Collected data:
`src/hdl/hcbd_pkg.sv`:
```
// Shared constants, codes and the hex digit decoder for the chunked body decoder.
`timescale 1ns / 1ps
package hcbd_pkg;

    localparam int SIZE_BITS_DEFAULT = 32;

    localparam logic [7:0] CHAR_SPACE = 8'h20;
    localparam logic [7:0] CHAR_TAB   = 8'h09;
    localparam logic [7:0] CHAR_LF    = 8'h0A;

    localparam logic [1:0] STATUS_OK        = 2'd0;
    localparam logic [1:0] STATUS_EMPTY     = 2'd1;
    localparam logic [1:0] STATUS_TRUNCATED = 2'd2;
    localparam logic [1:0] STATUS_SATURATED = 2'd3;

    localparam logic [1:0] SKIP_CRLF = 2'd2;

    typedef struct packed {
        logic       ok;
        logic [3:0] val;
    } hex_t;

    function automatic hex_t hex_decode(input logic [7:0] b);
        hex_t h;
        h.ok  = 1'b0;
        h.val = 4'd0;
        if (b >= 8'h30 && b <= 8'h39) begin
            h.ok  = 1'b1;
            h.val = 4'(b - 8'h30);
        end
        else if (b >= 8'h61 && b <= 8'h66) begin
            h.ok  = 1'b1;
            h.val = 4'(b - 8'h57);
        end
        else if (b >= 8'h41 && b <= 8'h46) begin
            h.ok  = 1'b1;
            h.val = 4'(b - 8'h37);
        end
        return h;
    endfunction

endpackage

```
`src/hdl/http_chunked_body_decoder_unit.sv`:
```
// Chunked transfer body decoder: raw body words in, decoded payload words out.
//
// Input channel (in_valid/in_ready): one raw body byte per word, end_of_body
// marks the last byte of a body. Output channel (out_valid/out_ready): at most
// one word per input word; is_data flags a payload byte, last flags the final
// word of a body and then status holds ok, empty, truncated or saturated.
// Size lines, chunk trailers and bytes after the terminating zero size give
// no output word unless they carry end_of_body.
// An accepted word is held in the input register and decoded there; its
// result is loaded into the output register when the decode step advances.
// Throughput is one word per cycle while the receiver does not stall, set
// by the single decode step between the two registers.
// When the receiver stalls the output register holds its word; the input
// register keeps taking words that give no result, and a word that does give
// one waits there, which then drops in_ready.
// Reset clears both registers and returns the decoder to the start of a size
// line. After a word with end_of_body the decoder is back in that state.
`timescale 1ns / 1ps
module http_chunked_body_decoder_unit #(
    parameter int SIZE_BITS = hcbd_pkg::SIZE_BITS_DEFAULT
) (
    input  logic       clk,
    input  logic       rst_n,
    input  logic       in_valid,
    output logic       in_ready,
    input  logic [7:0] in_byte,
    input  logic       end_of_body,
    output logic       out_valid,
    input  logic       out_ready,
    output logic [7:0] out_byte,
    output logic       is_data,
    output logic       last,
    output logic [1:0] status
);

    typedef enum logic [2:0] {
        PH_LEAD,
        PH_DIGITS,
        PH_REST,
        PH_DATA,
        PH_SKIP,
        PH_DONE
    } phase_t;

    phase_t                 phase_reg, phase_next;
    logic [SIZE_BITS-1:0]   acc_reg, acc_next;
    logic [SIZE_BITS-1:0]   rem_reg, rem_next;
    logic [1:0]             skip_reg, skip_next;
    logic                   seen_reg, seen_next;
    logic                   ovf_reg, ovf_next;

    logic                   in_valid_reg;
    logic [7:0]             in_byte_reg;
    logic                   in_eob_reg;

    logic                   out_valid_reg;
    logic [7:0]             out_byte_reg;
    logic                   is_data_reg;
    logic                   last_reg;
    logic [1:0]             status_reg;

    hcbd_pkg::hex_t         hx;
    logic                   is_ws;
    logic                   is_lf;
    logic                   acc_zero;
    logic                   acc_sat;
    logic [SIZE_BITS-1:0]   acc_digit;
    logic [SIZE_BITS-1:0]   rem_dec;
    logic                   data;
    logic                   trunc;
    logic [1:0]             status_next;
    logic                   produce;
    logic                   advance;

    assign hx        = hcbd_pkg::hex_decode(in_byte_reg);
    assign is_ws     = (in_byte_reg == hcbd_pkg::CHAR_SPACE) ||
                       (in_byte_reg == hcbd_pkg::CHAR_TAB);
    assign is_lf     = (in_byte_reg == hcbd_pkg::CHAR_LF);
    assign acc_zero  = (acc_reg == '0);
    assign acc_sat   = |acc_reg[SIZE_BITS-1 -: 4];
    assign acc_digit = (acc_reg << 4) | SIZE_BITS'(hx.val);
    assign rem_dec   = rem_reg - SIZE_BITS'(1);

    // decode step
    always_comb
    begin
        phase_next = phase_reg;
        acc_next   = acc_reg;
        rem_next   = rem_reg;
        skip_next  = skip_reg;
        seen_next  = seen_reg;
        ovf_next   = ovf_reg;
        data       = 1'b0;

        case (phase_reg)
            PH_DIGITS, PH_LEAD:
            begin
                if (!(phase_reg == PH_LEAD && is_ws)) begin
                    if (hx.ok) begin
                        phase_next = PH_DIGITS;
                        if (acc_sat) begin
                            acc_next = '1;
                            ovf_next = 1'b1;
                        end
                        else begin
                            acc_next = acc_digit;
                        end
                    end
                    else if (acc_zero) begin
                        phase_next = PH_DONE;
                    end
                    else if (is_lf) begin
                        rem_next   = acc_reg;
                        acc_next   = '0;
                        phase_next = PH_DATA;
                    end
                    else begin
                        phase_next = PH_REST;
                    end
                end
            end
            PH_REST:
            begin
                if (is_lf) begin
                    if (acc_zero) begin
                        phase_next = PH_DONE;
                    end
                    else begin
                        rem_next   = acc_reg;
                        acc_next   = '0;
                        phase_next = PH_DATA;
                    end
                end
            end
            PH_DATA:
            begin
                data      = 1'b1;
                seen_next = 1'b1;
                rem_next  = rem_dec;
                if (rem_dec == '0) begin
                    skip_next  = hcbd_pkg::SKIP_CRLF;
                    phase_next = PH_SKIP;
                end
            end
            PH_SKIP:
            begin
                if (skip_reg != 2'd0) begin
                    skip_next = skip_reg - 2'd1;
                end
                if (skip_reg <= 2'd1) begin
                    phase_next = PH_LEAD;
                end
            end
            PH_DONE:
            begin
                phase_next = PH_DONE;
            end
            default:
            begin
                phase_next = PH_LEAD;
            end
        endcase

        trunc = (phase_next == PH_DATA) || (phase_next == PH_REST) ||
                (phase_next == PH_DIGITS && acc_next != '0);
        if (!in_eob_reg) begin
            status_next = hcbd_pkg::STATUS_OK;
        end
        else if (ovf_next) begin
            status_next = hcbd_pkg::STATUS_SATURATED;
        end
        else if (trunc) begin
            status_next = hcbd_pkg::STATUS_TRUNCATED;
        end
        else if (!seen_next) begin
            status_next = hcbd_pkg::STATUS_EMPTY;
        end
        else begin
            status_next = hcbd_pkg::STATUS_OK;
        end

        if (in_eob_reg) begin
            phase_next = PH_LEAD;
            acc_next   = '0;
            rem_next   = '0;
            skip_next  = 2'd0;
            seen_next  = 1'b0;
            ovf_next   = 1'b0;
        end
    end

    assign produce  = data || in_eob_reg;
    assign advance  = in_valid_reg && (!produce || !out_valid_reg || out_ready);
    assign in_ready = !in_valid_reg || advance;

    always_ff @(posedge clk or negedge rst_n)
    begin
        if (!rst_n) begin
            in_valid_reg  <= 1'b0;
            out_valid_reg <= 1'b0;
            phase_reg     <= PH_LEAD;
            acc_reg       <= '0;
            rem_reg       <= '0;
            skip_reg      <= 2'd0;
            seen_reg      <= 1'b0;
            ovf_reg       <= 1'b0;
        end
        else begin
            if (in_ready) begin
                in_valid_reg <= in_valid;
            end
            if (advance) begin
                phase_reg <= phase_next;
                acc_reg   <= acc_next;
                rem_reg   <= rem_next;
                skip_reg  <= skip_next;
                seen_reg  <= seen_next;
                ovf_reg   <= ovf_next;
            end
            if (advance && produce) begin
                out_valid_reg <= 1'b1;
            end
            else if (out_ready) begin
                out_valid_reg <= 1'b0;
            end
        end
    end

    // payload registers
    always_ff @(posedge clk)
    begin
        if (in_ready && in_valid) begin
            in_byte_reg <= in_byte;
            in_eob_reg  <= end_of_body;
        end
        if (advance && produce) begin
            out_byte_reg <= data ? in_byte_reg : 8'd0;
            is_data_reg  <= data;
            last_reg     <= in_eob_reg;
            status_reg   <= status_next;
        end
    end

    assign out_valid = out_valid_reg;
    assign out_byte  = out_byte_reg;
    assign is_data   = is_data_reg;
    assign last      = last_reg;
    assign status    = status_reg;

    a_data_has_count: assert property (@(posedge clk) disable iff (!rst_n)
        phase_reg == PH_DATA |-> rem_reg != '0)
        else $error("data phase with zero bytes remaining");

    a_skip_has_count: assert property (@(posedge clk) disable iff (!rst_n)
        phase_reg == PH_SKIP |-> skip_reg != 2'd0)
        else $error("trailer skip with zero count");

    a_eob_restarts: assert property (@(posedge clk) disable iff (!rst_n)
        advance && in_eob_reg |=> phase_reg == PH_LEAD && !seen_reg && !ovf_reg)
        else $error("decoder not back at size line start after end of body");

    a_status_with_last: assert property (@(posedge clk) disable iff (!rst_n)
        out_valid_reg && status_reg != hcbd_pkg::STATUS_OK |-> last_reg)
        else $error("status set on a word without last");

endmodule

```
`config.mk`:
```
export PLATFORM = sky130hd
export DESIGN_NAME = http_chunked_body_decoder_unit
export DESIGN_NICKNAME = d
export VERILOG_FILES = /design/src/hdl/hcbd_pkg.sv /design/src/hdl/http_chunked_body_decoder_unit.sv
export SDC_FILE = /design/constraint.sdc
export NUM_CORES = 1
export LEC_CHECK = 0
export ABC_AREA = 1
export ABC_CLOCK_PERIOD_IN_PS = 7400
export BUFFER_PORTS_ARGS = -buffer_cell sky130_fd_sc_hd__buf_4
export CORE_ASPECT_RATIO = 0.8
export CORE_UTILIZATION = 30
export CTS_CLUSTER_SIZE = 30
export DETAILED_ROUTE_END_ITERATION = 8
export SYNTH_ARGS = -nofsm -noshare
export SYNTH_HDL_FRONTEND = slang
export SYNTH_SLANG_ARGS = --single-unit
```
`constraint.sdc`:
```
create_clock -name clk -period 7.4 [get_ports clk]
set_input_delay 1.48 -clock clk [delete_from_list [all_inputs] [get_ports clk]]
set_output_delay 1.48 -clock clk [all_outputs]
set_load 0.02 [all_outputs]
```
==> metrics.yaml <==
timing:
  fin_ws_ns: 3.06
  period_minus_slack_ns: 4.34
  relSlewSlack_pct: 30.3
  max_freq_mhz: 230
  finalSetupViolations: 0
  finalMaxSlewViolations: 0
  fin_crit_sh_pct: 58.6
  final-hold-violation-count: 0
  rsz0062_at_grt: "false"
  finalSetupTns_ns: 0
  skew_ns: 0.00890
  tightest_slew_ns: 1.04
  whs_ns: 0.498
min_path:
  worstHoldPathType: "reg -> reg"
  holdPathStages: 2
floorplanning:
  row_count: 49
  die_w_um: 171
  start_util_pct: 30.6
  io_pins: 27
  dieArea_um2: 23600
  coreArea_um2: 22500
  die_y_um: 138
clock_network:
  cts_setup_buffers: 0
  clk_pin_slew_ns: 0.08
  cts_resized: 0
  h-tree-depth: 3
  cts_tree: "yes"
  clk-insertion-delay-late_ns: 0.37
  clock_sinks: 94
  postCtsHoldBufs: 0
  clockBufferDepth: 2
  cts_buffers: 9
  cts_root_buf: "clkbuf_16"
global_route:
  antenna_found_initial: 0
  grt_pass1_vias: 6207
  grt_pass1_wl_mm: 33.2
  overflow: 0
  grt_usage_pct: 18.3
  grt_max_degree: 74
layout:
  antenna_cells: 0
  syn_to_final_growth_pct: 10.3
  nets: 1051
  final_area_um2: 7600
  nFillCells: 2445
  instances_no_fill: 1340
  drive_gt1_share_pct: 9.77
  final_util_pct: 33.8
synthesis:
  synth_commonest_cells: "nand2_1 (303), nor2_1 (165), inv_1 (93)"
  yosysMostFrequentCell: "nand2_1"
  yosys.area.top_type_share_pct: 26.5
  ys_warn_count: 0
  ys_seq_area_share_pct: 35.7
  synthesis.area_per_instance_um2: 6.75
  synth_seq_cells: 94
  synth_edf_count: 21
  synthArstFlopShare_pct: 77.7
  syn_nets: 1043
  yosys.area.top_type: "dfrtp_1"
  synth_cell_type_count: 44
  netlist_instances: 1021
  synth_area_leaders: "dfrtp_1 (27%), nand2_1 (17%), edfxtp_1 (9.2%), nor2_1 (9.0%), nand3_1 (5.6%)"
  syn_area_um2: 6890
  ys.flop_type: "dfrtp_1"
power_and_ir_drop:
  finalPower_mw: 2.74
  vdd_drop_max_mv: 0.162
  leakage_nw: 3.52
  pwr_density_cell_nw_per_um2: 360
setup_path:
  cpMostUsedCell: "nor2_2"
  critPathKind: "reg -> out"
  crit_family: "simple AND/OR/NAND/NOR gates"
  cp_cell_sequence: "inv_2 > nand2_2 > nor2_2 > nor2_2 > inv_1 > nand4_1 > buf_4"
  endpoint_kind: "output pin"
  cp_max_fo: 24
  critPathMaxStageDelay_ns: 0.79
  cp.arrival_ns: 2.86
  cp.depth: 7
  crit_buf_inv: 3
  worstPathRequired_ns: 5.92
  rr_worst_depth: 12
  crit_slowest_cell: "nor2_2"
  startpoint_type: "flip-flop"
routing:
  vias: 6780
  drc_errors: 0
  wl_per_cell_um: 15.3
  drt-initial-drc-count: 666
  ant_nets: 0
  wl_mm: 20.5
  dr.pass1.iters: 6
  viasPerCell: 5.06
placed_design:
  dp_hpwl_mm: 14.5
  io_buffers: 26
  dp_slack_ns: 3.36
  placed_area_um2: 7300
  dp_cells: 1324
  routabilityCongestion: 0.909
job:
  drv_cap: 0
run_status:
  status: "completed"
-- power breakdown --
group / internal [mW] / total [mW] / switching [mW]
Clock: 0.237 / 0.479 / 0.241
Sequential: 0.668 / 0.833 / 0.165
Combinational: 0.450 / 1.42 / 0.974
Total: 1.35 / 2.74 / 1.38
-- metal layers --
layer	global-route usage (%)	routed length, um	vias to the layer above
met5	0	0	-
met4	5.95	311	0
met3	3.59	1600	26
met2	27.3	8940	274
met1	26.3	9630	3175
li1	-	-	3305
-- layout by cell type (no fill, tap or decap), types with 2 or more instances in the layout --
master and instances:
ha_1 9, a22oi_1 19, nand3b_1 10, nand2_4 2
xnor2_1 7, inv_8 2, o211ai_1 3, a31oi_1 3
nor2_2 7, clkbuf_16 9, nor3_1 5, a22o_1 2
inv_6 3, o21ai_0 69, nand3_2 6, inv_2 10
nand2_1 303, o21ai_1 3, nand4_1 14, o22ai_1 6
nand2_2 15, edfxtp_1 21, nand3_1 77, xor2_1 19
inv_1 93, nor2_4 4, buf_4 32, a21oi_1 29
nor2_1 164, dfrtp_1 73
-- worst register-to-register path: stages, from the launching register on --
cell     delay, ns
dfrtp_1       0.45
inv_2         0.10
nand2_2       0.11
nor2_2        0.09
nor2_2        0.79
inv_1         0.50
a31oi_4       0.24
buf_4         0.36
inv_2         0.19
nor2_2        0.60
buf_4         0.40
nand2_1       0.09
o21ai_0       0.08
-- area by class of cell --
| cell class | count | area [um2] | share of cell area, % |
|---|---|---|---|
| flip-flops and latches | 94 | 2460 | 32.3 |
| clock inverters | 7 | 67.6 | 0.889 |
| clock buffers | 9 | 225 | 2.96 |
| inverters | 105 | 402 | 5.29 |
| repair buffers | 32 | 240 | 3.16 |
| multi-input cells | 787 | 3820 | 50.3 |
| well taps | 306 | 383 | 5.04 |
-- kinds of logic after synthesis --
kind of cell	share of synthesized area, %
compound gates	11.8
flops	35.7
fa+ha+maj	1.63
simple gates	38.7
buf+inv	8.86
xor+xnor	3.31
-- path summary, 6_finish.rpt --
kind,slack [ns],start,end
min in group asynchronous,1.27,rst_n,rem_reg[8]$_DFFE_PN0P_
max in group asynchronous,5.48,rst_n,rem_reg[22]$_DFFE_PN0P_
worst min register to register,0.50,skip_reg[1]$_DFFE_PN0P_,skip_reg[1]$_DFFE_PN0P_
worst max-delay path,3.06,phase_reg[2]$_DFFE_PN0P_,in_ready
worst min-delay path,0.50,skip_reg[1]$_DFFE_PN0P_,skip_reg[1]$_DFFE_PN0P_
worst max register to register,3.29,phase_reg[2]$_DFFE_PN0P_,acc_reg[7]$_DFFE_PN0P_
No activity file was read; power rests on OpenSTA's default activity.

__GOAL OF THE EXERCISE__. Give back exactly the lines from the one that contains "-- path summary, 6_finish.rpt" to the end of the data above, both of those lines included.

__ANSWER TO THIS PROBLEM__.
-- path summary, 6_finish.rpt --
kind,slack [ns],start,end
min in group asynchronous,1.27,rst_n,rem_reg[8]$_DFFE_PN0P_
max in group asynchronous,5.48,rst_n,rem_reg[22]$_DFFE_PN0P_
worst min register to register,0.50,skip_reg[1]$_DFFE_PN0P_,skip_reg[1]$_DFFE_PN0P_
worst max-delay path,3.06,phase_reg[2]$_DFFE_PN0P_,in_ready
worst min-delay path,0.50,skip_reg[1]$_DFFE_PN0P_,skip_reg[1]$_DFFE_PN0P_
worst max register to register,3.29,phase_reg[2]$_DFFE_PN0P_,acc_reg[7]$_DFFE_PN0P_
No activity file was read; power rests on OpenSTA's default activity.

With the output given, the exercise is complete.